I have the following directory structure, in Ubuntu:
/Test/Foo
/Test/Foo/foo.py
If I am in /Test
, and I run python
from the command line, followed by from Foo import foo
, I get the following error: ImportError: No module named Foo
.
But this is very confusing, since according to here , one of the directories used to search when importing is the directory from which the script was invoked. If I print out sys.path
though, it does not include /Test
, it just includes other standard Python directories.
Any idea what is going on?
If I'm getting you right, what you are trying to achieve here is the Foo
to be a package and foo
be a module.
Since Foo
is not made into a package (You don't have __init__.py
in the directory), it is not recognized as a package and thus not imported.

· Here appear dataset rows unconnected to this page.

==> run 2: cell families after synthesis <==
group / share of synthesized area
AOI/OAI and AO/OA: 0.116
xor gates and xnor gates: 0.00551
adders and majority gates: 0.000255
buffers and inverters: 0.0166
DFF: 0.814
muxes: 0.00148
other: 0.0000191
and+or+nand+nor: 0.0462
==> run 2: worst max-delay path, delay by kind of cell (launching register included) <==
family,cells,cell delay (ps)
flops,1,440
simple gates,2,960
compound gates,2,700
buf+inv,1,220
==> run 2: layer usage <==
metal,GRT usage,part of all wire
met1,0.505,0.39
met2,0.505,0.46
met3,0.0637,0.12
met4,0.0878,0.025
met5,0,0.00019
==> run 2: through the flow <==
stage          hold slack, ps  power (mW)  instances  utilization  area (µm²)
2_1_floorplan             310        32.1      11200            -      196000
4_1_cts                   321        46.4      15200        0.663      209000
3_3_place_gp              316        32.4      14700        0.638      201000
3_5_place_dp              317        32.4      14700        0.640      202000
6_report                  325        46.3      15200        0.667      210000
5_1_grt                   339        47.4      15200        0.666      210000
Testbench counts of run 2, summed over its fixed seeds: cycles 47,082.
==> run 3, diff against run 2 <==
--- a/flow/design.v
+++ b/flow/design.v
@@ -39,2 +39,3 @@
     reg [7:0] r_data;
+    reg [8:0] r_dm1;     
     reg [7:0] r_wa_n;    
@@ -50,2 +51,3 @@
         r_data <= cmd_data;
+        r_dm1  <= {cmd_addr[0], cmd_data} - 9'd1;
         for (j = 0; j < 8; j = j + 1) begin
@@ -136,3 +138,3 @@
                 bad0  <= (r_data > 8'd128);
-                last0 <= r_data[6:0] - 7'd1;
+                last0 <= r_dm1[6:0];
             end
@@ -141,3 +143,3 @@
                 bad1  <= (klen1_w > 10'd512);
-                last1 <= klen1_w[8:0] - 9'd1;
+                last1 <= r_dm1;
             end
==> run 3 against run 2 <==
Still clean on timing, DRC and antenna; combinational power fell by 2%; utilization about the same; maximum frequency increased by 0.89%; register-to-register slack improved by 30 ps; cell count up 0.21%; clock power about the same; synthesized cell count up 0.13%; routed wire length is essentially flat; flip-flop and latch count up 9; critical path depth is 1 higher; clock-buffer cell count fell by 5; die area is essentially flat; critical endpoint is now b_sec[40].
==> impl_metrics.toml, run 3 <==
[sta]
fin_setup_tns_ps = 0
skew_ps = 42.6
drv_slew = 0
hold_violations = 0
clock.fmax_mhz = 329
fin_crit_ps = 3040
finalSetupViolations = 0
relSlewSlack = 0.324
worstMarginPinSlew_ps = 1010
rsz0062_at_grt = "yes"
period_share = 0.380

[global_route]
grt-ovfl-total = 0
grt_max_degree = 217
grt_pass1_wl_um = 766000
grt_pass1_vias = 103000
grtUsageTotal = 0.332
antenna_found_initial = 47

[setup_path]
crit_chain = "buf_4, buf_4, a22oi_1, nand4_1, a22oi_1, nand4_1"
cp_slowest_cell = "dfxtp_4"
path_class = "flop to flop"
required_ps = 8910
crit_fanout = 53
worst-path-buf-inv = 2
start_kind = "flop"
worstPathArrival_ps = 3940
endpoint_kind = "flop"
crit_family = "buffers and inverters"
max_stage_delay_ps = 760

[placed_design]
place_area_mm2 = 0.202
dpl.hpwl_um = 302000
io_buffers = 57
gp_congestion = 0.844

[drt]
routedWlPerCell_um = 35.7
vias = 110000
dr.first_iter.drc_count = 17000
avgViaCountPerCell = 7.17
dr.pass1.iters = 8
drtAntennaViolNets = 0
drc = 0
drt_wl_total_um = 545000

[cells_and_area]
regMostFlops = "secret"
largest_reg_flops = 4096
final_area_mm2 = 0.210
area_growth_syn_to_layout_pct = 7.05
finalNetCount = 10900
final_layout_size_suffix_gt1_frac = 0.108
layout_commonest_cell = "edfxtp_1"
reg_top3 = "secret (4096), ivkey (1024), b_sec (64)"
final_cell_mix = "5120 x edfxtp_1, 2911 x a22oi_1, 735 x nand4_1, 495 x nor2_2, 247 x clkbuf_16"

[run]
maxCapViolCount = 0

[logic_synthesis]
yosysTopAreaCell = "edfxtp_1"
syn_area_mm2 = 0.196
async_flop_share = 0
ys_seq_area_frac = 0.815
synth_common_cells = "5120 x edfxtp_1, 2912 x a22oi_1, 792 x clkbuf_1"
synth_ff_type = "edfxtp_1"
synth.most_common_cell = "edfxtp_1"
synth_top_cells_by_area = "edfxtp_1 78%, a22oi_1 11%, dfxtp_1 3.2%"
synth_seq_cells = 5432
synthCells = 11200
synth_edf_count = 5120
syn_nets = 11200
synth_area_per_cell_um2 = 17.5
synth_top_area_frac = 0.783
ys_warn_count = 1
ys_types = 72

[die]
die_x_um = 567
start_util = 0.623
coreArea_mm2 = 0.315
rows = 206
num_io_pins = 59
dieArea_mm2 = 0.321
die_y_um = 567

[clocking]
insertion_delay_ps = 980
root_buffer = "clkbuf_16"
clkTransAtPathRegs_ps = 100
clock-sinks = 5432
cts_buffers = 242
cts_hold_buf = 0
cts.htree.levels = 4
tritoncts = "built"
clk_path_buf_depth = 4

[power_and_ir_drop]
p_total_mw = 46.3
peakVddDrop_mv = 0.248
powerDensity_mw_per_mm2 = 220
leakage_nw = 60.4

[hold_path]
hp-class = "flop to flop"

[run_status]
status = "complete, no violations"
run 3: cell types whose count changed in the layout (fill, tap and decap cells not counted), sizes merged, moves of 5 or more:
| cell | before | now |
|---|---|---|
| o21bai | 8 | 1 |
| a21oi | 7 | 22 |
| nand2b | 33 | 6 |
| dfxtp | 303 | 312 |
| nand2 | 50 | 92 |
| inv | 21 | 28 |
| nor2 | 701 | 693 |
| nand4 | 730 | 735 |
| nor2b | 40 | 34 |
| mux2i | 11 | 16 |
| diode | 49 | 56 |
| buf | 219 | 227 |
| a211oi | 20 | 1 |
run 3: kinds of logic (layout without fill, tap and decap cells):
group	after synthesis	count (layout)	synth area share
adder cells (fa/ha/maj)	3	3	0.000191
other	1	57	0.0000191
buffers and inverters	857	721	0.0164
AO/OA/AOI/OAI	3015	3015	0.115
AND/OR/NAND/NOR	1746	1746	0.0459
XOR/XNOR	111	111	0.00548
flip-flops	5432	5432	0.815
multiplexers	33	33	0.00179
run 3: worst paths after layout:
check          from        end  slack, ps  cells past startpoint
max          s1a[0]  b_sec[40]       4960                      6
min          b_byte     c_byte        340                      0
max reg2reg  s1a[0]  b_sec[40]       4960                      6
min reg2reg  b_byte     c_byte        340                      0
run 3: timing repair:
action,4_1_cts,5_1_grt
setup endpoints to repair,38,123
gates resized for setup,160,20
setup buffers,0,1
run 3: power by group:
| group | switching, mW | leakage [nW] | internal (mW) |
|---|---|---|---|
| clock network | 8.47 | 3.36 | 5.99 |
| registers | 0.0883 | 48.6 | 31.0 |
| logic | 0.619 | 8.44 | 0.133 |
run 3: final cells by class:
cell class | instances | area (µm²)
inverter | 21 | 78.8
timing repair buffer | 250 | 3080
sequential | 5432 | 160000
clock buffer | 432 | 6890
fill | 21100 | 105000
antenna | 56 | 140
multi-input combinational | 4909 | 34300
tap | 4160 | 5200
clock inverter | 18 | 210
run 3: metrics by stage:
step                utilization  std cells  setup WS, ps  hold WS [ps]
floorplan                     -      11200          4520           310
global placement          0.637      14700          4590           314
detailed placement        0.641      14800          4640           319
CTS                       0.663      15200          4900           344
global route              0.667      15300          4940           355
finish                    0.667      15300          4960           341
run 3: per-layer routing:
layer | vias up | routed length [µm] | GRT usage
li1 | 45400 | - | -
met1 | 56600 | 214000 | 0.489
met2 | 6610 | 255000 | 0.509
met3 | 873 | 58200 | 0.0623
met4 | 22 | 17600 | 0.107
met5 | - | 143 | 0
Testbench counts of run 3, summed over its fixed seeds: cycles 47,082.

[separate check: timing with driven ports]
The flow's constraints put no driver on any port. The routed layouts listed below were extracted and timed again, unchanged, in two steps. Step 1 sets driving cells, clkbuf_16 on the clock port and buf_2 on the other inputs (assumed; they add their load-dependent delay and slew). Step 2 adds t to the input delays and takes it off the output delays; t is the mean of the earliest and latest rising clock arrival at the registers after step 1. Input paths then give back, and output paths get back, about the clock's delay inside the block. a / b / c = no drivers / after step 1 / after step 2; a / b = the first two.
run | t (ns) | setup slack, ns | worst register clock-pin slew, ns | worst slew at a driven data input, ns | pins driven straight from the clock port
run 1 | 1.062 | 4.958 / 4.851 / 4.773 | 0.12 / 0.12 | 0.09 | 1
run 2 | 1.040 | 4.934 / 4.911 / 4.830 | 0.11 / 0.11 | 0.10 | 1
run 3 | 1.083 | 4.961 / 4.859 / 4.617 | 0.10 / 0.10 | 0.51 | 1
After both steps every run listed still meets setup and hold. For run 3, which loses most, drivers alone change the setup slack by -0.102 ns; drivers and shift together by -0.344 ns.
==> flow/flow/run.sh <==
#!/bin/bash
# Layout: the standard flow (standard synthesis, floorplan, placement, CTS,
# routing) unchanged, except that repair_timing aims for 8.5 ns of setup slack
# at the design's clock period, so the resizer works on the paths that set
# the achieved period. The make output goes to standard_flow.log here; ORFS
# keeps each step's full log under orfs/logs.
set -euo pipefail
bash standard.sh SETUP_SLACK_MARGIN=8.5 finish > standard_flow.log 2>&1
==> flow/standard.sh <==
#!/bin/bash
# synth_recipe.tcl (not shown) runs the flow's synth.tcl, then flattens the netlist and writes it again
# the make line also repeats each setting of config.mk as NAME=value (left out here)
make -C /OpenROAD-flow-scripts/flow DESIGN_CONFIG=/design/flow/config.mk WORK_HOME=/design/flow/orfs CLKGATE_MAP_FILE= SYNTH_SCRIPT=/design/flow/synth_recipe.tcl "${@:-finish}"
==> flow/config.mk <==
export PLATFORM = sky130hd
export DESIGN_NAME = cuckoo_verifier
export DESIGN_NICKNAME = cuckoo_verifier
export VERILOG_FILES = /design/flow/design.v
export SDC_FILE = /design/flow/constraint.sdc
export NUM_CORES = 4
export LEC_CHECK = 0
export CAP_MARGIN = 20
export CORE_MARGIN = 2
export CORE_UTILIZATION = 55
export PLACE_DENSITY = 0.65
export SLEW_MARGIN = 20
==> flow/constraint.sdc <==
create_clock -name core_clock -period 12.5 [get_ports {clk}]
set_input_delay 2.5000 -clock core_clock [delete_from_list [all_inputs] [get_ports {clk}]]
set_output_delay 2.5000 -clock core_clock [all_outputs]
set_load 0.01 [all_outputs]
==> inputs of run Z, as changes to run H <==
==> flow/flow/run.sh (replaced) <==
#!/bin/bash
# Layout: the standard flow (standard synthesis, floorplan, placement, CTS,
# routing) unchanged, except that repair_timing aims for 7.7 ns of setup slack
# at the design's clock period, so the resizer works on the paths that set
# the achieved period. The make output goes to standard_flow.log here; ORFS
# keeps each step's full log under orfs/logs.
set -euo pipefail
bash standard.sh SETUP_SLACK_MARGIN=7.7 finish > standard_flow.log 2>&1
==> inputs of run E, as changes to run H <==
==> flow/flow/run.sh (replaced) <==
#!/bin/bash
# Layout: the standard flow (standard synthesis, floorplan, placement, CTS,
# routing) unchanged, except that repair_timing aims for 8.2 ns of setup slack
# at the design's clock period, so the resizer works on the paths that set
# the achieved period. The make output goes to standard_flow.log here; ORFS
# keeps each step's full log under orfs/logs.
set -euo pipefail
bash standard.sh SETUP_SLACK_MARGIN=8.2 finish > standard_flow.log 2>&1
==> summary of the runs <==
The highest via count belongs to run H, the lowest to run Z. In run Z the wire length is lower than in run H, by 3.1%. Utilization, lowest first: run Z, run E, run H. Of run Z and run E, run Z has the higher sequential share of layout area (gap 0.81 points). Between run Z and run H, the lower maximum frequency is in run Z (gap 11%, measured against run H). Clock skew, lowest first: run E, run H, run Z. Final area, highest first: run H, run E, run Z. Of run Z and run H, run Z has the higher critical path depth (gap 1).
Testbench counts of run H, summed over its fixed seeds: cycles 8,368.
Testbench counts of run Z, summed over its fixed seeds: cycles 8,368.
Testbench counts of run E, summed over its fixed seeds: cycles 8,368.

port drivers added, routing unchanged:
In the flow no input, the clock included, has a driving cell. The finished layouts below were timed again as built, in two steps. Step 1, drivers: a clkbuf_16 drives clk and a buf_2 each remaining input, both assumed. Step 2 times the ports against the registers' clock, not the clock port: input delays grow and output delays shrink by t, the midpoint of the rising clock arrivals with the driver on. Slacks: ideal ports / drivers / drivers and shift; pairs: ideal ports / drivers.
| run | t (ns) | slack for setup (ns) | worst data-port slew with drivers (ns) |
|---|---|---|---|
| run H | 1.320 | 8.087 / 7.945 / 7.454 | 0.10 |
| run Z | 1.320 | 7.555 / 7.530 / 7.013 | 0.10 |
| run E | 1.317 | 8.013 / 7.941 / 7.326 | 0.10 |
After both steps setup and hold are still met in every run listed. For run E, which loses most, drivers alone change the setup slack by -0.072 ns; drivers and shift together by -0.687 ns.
This is an optimization exercise on Yosys and OpenROAD, whose aim is small area, a short achievable clock period and few clock cycles per item, not a production implementation. Where RTL was checked, it was by simulation tests only, not by an equivalence proof against the original. No activity file was given, so power comes from the tool's default toggle rates.

==> run X: inputs <==
==> flow/design.v <==
module nmea_core (
    input  wire       clk,
    input  wire       rst,
    input  wire       in_valid,
    output reg        in_ready,
    input  wire [9:0] in_beat,
    output reg        out_valid,
    input  wire       out_ready,
    output reg  [9:0] out_beat
);
    localparam integer N  = 158;   
    localparam integer D  = 76;    
    localparam integer Q  = 3;     
    localparam [7:0] CH_LF  = 8'h0A;
    localparam [7:0] CH_CR  = 8'h0D;
    localparam [7:0] CH_DOL = 8'h24;
    localparam [7:0] CH_STR = 8'h2A;
    localparam [7:0] CH_COM = 8'h2C;
    function [7:0] inc;   
        input [7:0] a;
        inc = (a == N - 1) ? 8'd0 : a + 8'd1;
    endfunction
    function [4:0] hexval;   
        input [7:0] b;
        begin
            if (b >= 8'h30 && b <= 8'h39)      hexval = {1'b1, b[3:0]};
            else if (b >= 8'h41 && b <= 8'h46) hexval = {1'b1, b[3:0] + 4'd9};
            else if (b >= 8'h61 && b <= 8'h66) hexval = {1'b1, b[3:0] + 4'd9};
            else                               hexval = 5'd0;
        end
    endfunction
    function in_range;
        input [7:0] x, lo, hi;
        in_range = (lo <= hi) ? (x >= lo && x < hi) : (x >= lo || x < hi);
    endfunction
    function [4:0] bclass;
        input [7:0] b;
        bclass = {b == CH_LF, b == CH_CR, b == CH_DOL, b == CH_STR, b == CH_COM};
    endfunction
    reg  [8*N-1:0] ring;
    reg  [7:0] W;             
    reg  [7:0] R;             
    wire [7:0] ring_w = ring[8*N-1 -: 8];
    wire [7:0] ring_r = ring[8*D+7 -: 8];
    reg        wr_en;
    reg  [9:0] iq0, iq1;
    reg  [4:0] ic0, ic1;
    reg  [1:0] occ;
    wire       acc  = in_valid && in_ready;
    reg        cons;              
    wire       hv   = (occ != 2'd0);
    always @(posedge clk)
        ring <= {ring[8*(N-1)-1:0], wr_en ? iq0[7:0] : ring_w};
    reg  [6:0] len;           
    reg  [6:0] sl;            
    reg  [6:0] len_n, sl_n;
    reg        len_z, len_le78, sl_z, sl_le78;   
    reg        al;            
    reg        sdollar;       
    reg        lastcr;        
    reg        hpend;         
    reg  [7:0] lstart;        
    reg  [7:0] s0;            
    reg  [7:0] wp;            
    reg  [3:0] enabled;
    reg  [7:0] xr, xs;        
    reg        star, cs, fc, fcok;
    reg  [7:0] star_a;        
    reg  [7:0] fc_a;          
    reg  [1:0] ac;            
    reg        d1v, d1e, d2v, d2e;   
    reg  [3:0] m;             
    reg        c_ok;          
    reg        e_job, e_eos;
    reg        pend_end;      
    localparam [2:0] RS_IDLE = 3'd0, RS_WS = 3'd1, RS_SS = 3'd2,
                     RS_JOB = 3'd3, RS_WH = 3'd4, RS_SH = 3'd5;
    reg  [2:0] rs;
    reg        rs_eos;
    reg  [1:0] q_t  [0:Q-1];
    reg  [7:0] q_f0 [0:Q-1];    
    reg  [7:0] q_f1 [0:Q-1];    
    reg  [3:0] q_e  [0:Q-1];    
    reg        q_m;             
    reg  [2:0] qc;
    reg  [7:0] tail_f1;
    reg  [3:0] eos_tail;
    reg        w_free;          
    reg  [7:0] vb, va;
    reg  [4:0] vc;
    reg        v_go;
    wire [6:0] vi = len;
    wire [4:0] hxb = hexval(vb);
    wire       ck_ok   = star ? ((ac == 2'd2 && d1v && d2v) ? (d1e && d2e) : (xs == 8'h00))
                              : (xr == 8'h00);
    wire       cm_ok   = fcok && (!star || cs);
    wire       ty_ok   = |(m & enabled);
    wire       cand_ok = vc[3] && (vi >= 7'd6) && (vi <= 7'd78) && ty_ok && ck_ok && cm_ok;
    wire       h_data = hv && !iq0[9];
    wire       h_last = iq0[8];
    wire [7:0] h_b    = iq0[7:0];
    wire       h_lf   = ic0[4];
    wire       h_cr   = ic0[3];
    wire       h_cmd  = hv && (iq0[9:8] == 2'b10);
    wire [6:0] len1 = (len == 7'd80) ? 7'd80 : len + 7'd1;
    wire [6:0] sl1  = (sl == 7'd80) ? 7'd80 : sl + 7'd1;
    wire       sd1  = sl_z ? ic0[2] : sdollar;
    wire       useful = len_le78 || (sd1 && sl_le78);
    wire       aligned = len_z || al;
    wire       q_room   = (qc + {2'b00, e_job}) < Q;
    wire       eos_room = (eos_tail <= 4'd13);
    reg        s1_job, s1_rare, s1_eos;
    always @* begin
        cons    = 1'b0;
        s1_job  = 1'b0;
        s1_rare = 1'b0;
        s1_eos  = 1'b0;
        v_go    = 1'b0;
        vb      = h_b;
        vc      = ic0;
        va      = W;
        wr_en   = 1'b0;
        if (pend_end) begin
        end else if (rs == RS_IDLE) begin
            if (h_data && !h_lf) begin
                s1_eos  = h_last;
                s1_job  = h_last && h_cr;
                s1_rare = h_last && h_cr && hpend && sd1;
                if ((!h_last || (eos_room && (!s1_rare || q_room))) &&
                    (!useful || (aligned && w_free))) begin
                    cons  = 1'b1;
                    v_go  = 1'b1;
                    wr_en = useful;
                end
            end else if (h_data) begin
                s1_eos  = h_last;
                s1_job  = (sl != 7'd0) && lastcr;
                s1_rare = (sl != 7'd0) && lastcr && hpend && sdollar;
                cons    = (!h_last || eos_room) && (!s1_job || q_room);
            end else if (h_cmd) begin
                s1_eos = (h_b[7:4] == 4'h3);
                cons   = !s1_eos || eos_room;
            end else begin
                cons = hv;   
            end
        end else if (rs != RS_JOB) begin
            v_go = (W == wp);
            vb   = ring_w;
            vc   = bclass(ring_w);
        end
    end
    wire       can_out = !out_valid || out_ready;
    wire       q_any   = (qc != 3'd0);
    wire       hd_eos  = q_any && (q_e[0] != 4'd0);
    wire       hd_msg  = q_any && !hd_eos && !q_m;
    wire       hd_done = q_any && !hd_eos && q_m && (q_f0[0] == q_f1[0]);
    wire       hd_fld  = q_any && !hd_eos && q_m && !hd_done && (R == q_f0[0]);
    wire       tl_eos  = !q_any && (eos_tail != 4'd0);
    wire       deq     = hd_done;
    wire       emit    = can_out && (hd_eos || hd_msg || hd_fld || tl_eos);
    wire       tail_dec = can_out && tl_eos;
    wire       st2_job = e_job && c_ok;
    wire [3:0] eos_tail_dec = eos_tail - {3'd0, tail_dec};
    wire [2:0] q_wi = qc - {2'd0, deq};    
    integer k;
    always @(posedge clk) begin
        W <= inc(W);
        R <= inc(R);
        if (rst) begin
            W <= 8'd0;
            R <= N - 1 - D;
        end
        if (rst) begin
            occ      <= 2'd0;
            in_ready <= 1'b1;
        end else begin
            case ({acc, cons})
                2'b10: begin
                    if (occ == 2'd0) begin iq0 <= in_beat; ic0 <= bclass(in_beat[7:0]); end
                    else             begin iq1 <= in_beat; ic1 <= bclass(in_beat[7:0]); end
                    occ      <= occ + 2'd1;
                    in_ready <= (occ == 2'd0);
                end
                2'b01: begin
                    iq0      <= iq1;
                    ic0      <= ic1;
                    occ      <= occ - 2'd1;
                    in_ready <= 1'b1;
                end
                2'b11: begin
                    if (occ == 2'd1) begin
                        iq0 <= in_beat; ic0 <= bclass(in_beat[7:0]);
                    end else begin
                        iq0 <= iq1; ic0 <= ic1;
                        iq1 <= in_beat; ic1 <= bclass(in_beat[7:0]);
                    end
                end
                default: ;
            endcase
        end
        if (v_go) begin
            if (vi == 7'd0) begin
                xr <= 8'h00;
                star <= 1'b0; cs <= 1'b0; fc <= 1'b0; fcok <= 1'b0;
                ac <= 2'd3;
            end else begin
                xr <= xr ^ vb;
                if (vc[1]) begin
                    star   <= 1'b1;
                    xs     <= xr;
                    star_a <= va;
                    cs     <= fc;
                    ac     <= 2'd0;
                end else begin
                    if (ac != 2'd3) ac <= ac + 2'd1;
                    if (vc[3] && !star) star_a <= va;
                end
                if (ac == 2'd0) begin
                    d1v <= hxb[4];
                    d1e <= (hxb[3:0] == xs[7:4]);
                end
                if (ac == 2'd1) begin
                    d2v <= hxb[4];
                    d2e <= (hxb[3:0] == xs[3:0]);
                end
                if (vc[0] && !fc) begin
                    fc   <= 1'b1;
                    fcok <= (vi >= 7'd6);
                    fc_a <= va;
                end
            end
            case (vi)
                7'd3: m <= {vb == "R", vb == "G", vb == "G", vb == "G"};
                7'd4: m <= m & {vb == "M", vb == "S", vb == "N", vb == "G"};
                7'd5: m <= m & {vb == "C", vb == "A", vb == "S", vb == "A"};
                default: ;
            endcase
            c_ok <= cand_ok;
            wp   <= inc(va);
        end
        len_n = len;
        sl_n  = sl;
        e_job <= 1'b0;
        e_eos <= 1'b0;
        if (pend_end && q_room) begin
            pend_end <= 1'b0;
            e_job    <= 1'b1;
            e_eos    <= 1'b1;
        end
        if (rst) begin
            pend_end <= 1'b0;
            len_n     = 7'd0;
            sl_n      = 7'd0;
            hpend   <= 1'b0;
            enabled <= 4'b1111;
            rs      <= RS_IDLE;
        end else begin
            case (rs)
                RS_IDLE: if (cons) begin
                    if (h_data && !h_lf) begin
                        if (len == 7'd0) lstart <= W;
                        if (sl == 7'd0) s0 <= W;
                        sdollar <= sd1;
                        lastcr  <= h_cr;
                        if (!h_last) begin
                            len_n = len1;
                            sl_n  = sl1;
                        end else begin
                            sl_n = 7'd0;
                            if (s1_rare) begin
                                len_n    = 7'd0;
                                rs     <= (sl <= 7'd78) ? RS_WS : RS_JOB;
                                wp     <= (sl == 7'd0) ? W : s0;
                                sl_n     = (sl <= 7'd78) ? sl1 : 7'd0;
                                rs_eos <= 1'b1;
                                c_ok   <= 1'b0;
                            end else begin
                                e_job    <= s1_job && q_room;
                                e_eos    <= !s1_job || q_room;
                                pend_end <= s1_job && !q_room;
                                if (h_cr || len >= 7'd79) begin
                                    len_n = 7'd0; hpend <= 1'b0;
                                end else begin
                                    len_n = len1; hpend <= 1'b1;
                                end
                            end
                        end
                    end else if (h_data) begin
                        sl_n = 7'd0;
                        if (s1_rare) begin
                            len_n    = 7'd0;
                            rs     <= (sl <= 7'd79) ? RS_WS : RS_JOB;
                            wp     <= s0;
                            sl_n     = (sl <= 7'd79) ? sl : 7'd0;
                            rs_eos <= h_last;
                            c_ok   <= 1'b0;
                        end else begin
                            e_job <= s1_job;
                            e_eos <= h_last;
                            if (sl != 7'd0) begin
                                if (lastcr || len > 7'd79) begin
                                    len_n = 7'd0; hpend <= 1'b0;
                                end else begin
                                    hpend <= 1'b1;
                                end
                            end
                        end
                    end else if (h_cmd) begin
                        case (h_b[7:4])
                            4'h1: begin len_n = 7'd0; hpend <= 1'b0; sl_n = 7'd0; enabled <= 4'b1111; end
                            4'h2: begin len_n = 7'd0; hpend <= 1'b0; sl_n = 7'd0; enabled <= h_b[3:0]; end
                            4'h3: e_eos <= 1'b1;
                            default: ;
                        endcase
                    end
                end
                RS_WS, RS_SS: begin
                    if (v_go) begin
                        len_n  = len1;
                        rs   <= RS_SS;
                        sl_n   = sl - 7'd1;
                        if (sl == 7'd1) rs <= RS_JOB;
                    end
                end
                RS_JOB: begin
                    e_job <= 1'b1;
                    e_eos <= rs_eos;
                    rs    <= RS_WH;
                    wp    <= lstart;
                    len_n   = 7'd0;
                end
                RS_WH, RS_SH: begin
                    if (v_go) begin
                        len_n  = len1;
                        rs   <= RS_SH;
                        if (inc(wp) == s0) rs <= RS_IDLE;
                    end
                end
                default: rs <= RS_IDLE;
            endcase
        end
        len      <= len_n;
        sl       <= sl_n;
        len_z    <= (len_n == 7'd0);
        len_le78 <= (len_n <= 7'd78);
        sl_z     <= (sl_n == 7'd0);
        sl_le78  <= (sl_n <= 7'd78);
        al       <= v_go || (inc(W) == wp);
        if (rst) begin
            qc        <= 3'd0;
            q_m       <= 1'b0;
            eos_tail  <= 4'd0;
            out_valid <= 1'b0;
            out_beat  <= 10'd0;
            w_free    <= 1'b1;
        end else begin
            if (can_out && hd_eos) q_e[0] <= q_e[0] - 4'd1;
            if (can_out && hd_msg) begin
                q_m     <= 1'b1;
                q_f0[0] <= inc(q_f0[0]);    
            end
            if (can_out && hd_fld) q_f0[0] <= inc(q_f0[0]);
            if (deq) begin
                q_m <= 1'b0;
                for (k = 0; k < Q - 1; k = k + 1) begin
                    q_t[k]  <= q_t[k+1];
                    q_f0[k] <= q_f0[k+1];
                    q_f1[k] <= q_f1[k+1];
                    q_e[k]  <= q_e[k+1];
                end
            end
            if (st2_job) begin
                for (k = 0; k < Q; k = k + 1)
                    if (q_wi == k) begin
                        q_t[k]  <= {m[3] | m[2], m[3] | m[1]};
                        q_f0[k] <= fc_a;
                        q_f1[k] <= star_a;
                        q_e[k]  <= eos_tail_dec;
                    end
                tail_f1  <= star_a;
                eos_tail <= {3'd0, e_eos};
            end else begin
                eos_tail <= eos_tail_dec + {3'd0, e_eos};
            end
            qc <= q_wi + {2'd0, st2_job};
            w_free <= (!q_any || !in_range(inc(W), q_f0[0], tail_f1)) &&
                      !(c_ok && (e_job || (rs == RS_IDLE && h_data && h_lf && lastcr)) &&
                        in_range(inc(W), fc_a, star_a));
            if (emit) begin
                out_valid <= 1'b1;
                out_beat  <= hd_msg ? {2'b10, 6'd0, q_t[0]} :
                             hd_fld ? {2'b00, ring_r} : 10'h300;
            end else if (out_ready) begin
                out_valid <= 1'b0;
            end
        end
    end
endmodule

When you move into /Test/Foo
, then you are simply importing the module foo
, which will work.
What you possibly need to do here is to create an __init__.py
file inside /Test/Foo
and then import the module from the package.
Or you can try relative imports. Something like from .Foo import foo
.
If you just need a function try this (python 2.7):
sys.path.insert() inserts the directory specified in the path python uses to find files.
commify.py is a file in subdirectory xyz that contains a function commify(value)
import os
import sys
sys.path.insert(0, os.getcwd() + r'\xyz')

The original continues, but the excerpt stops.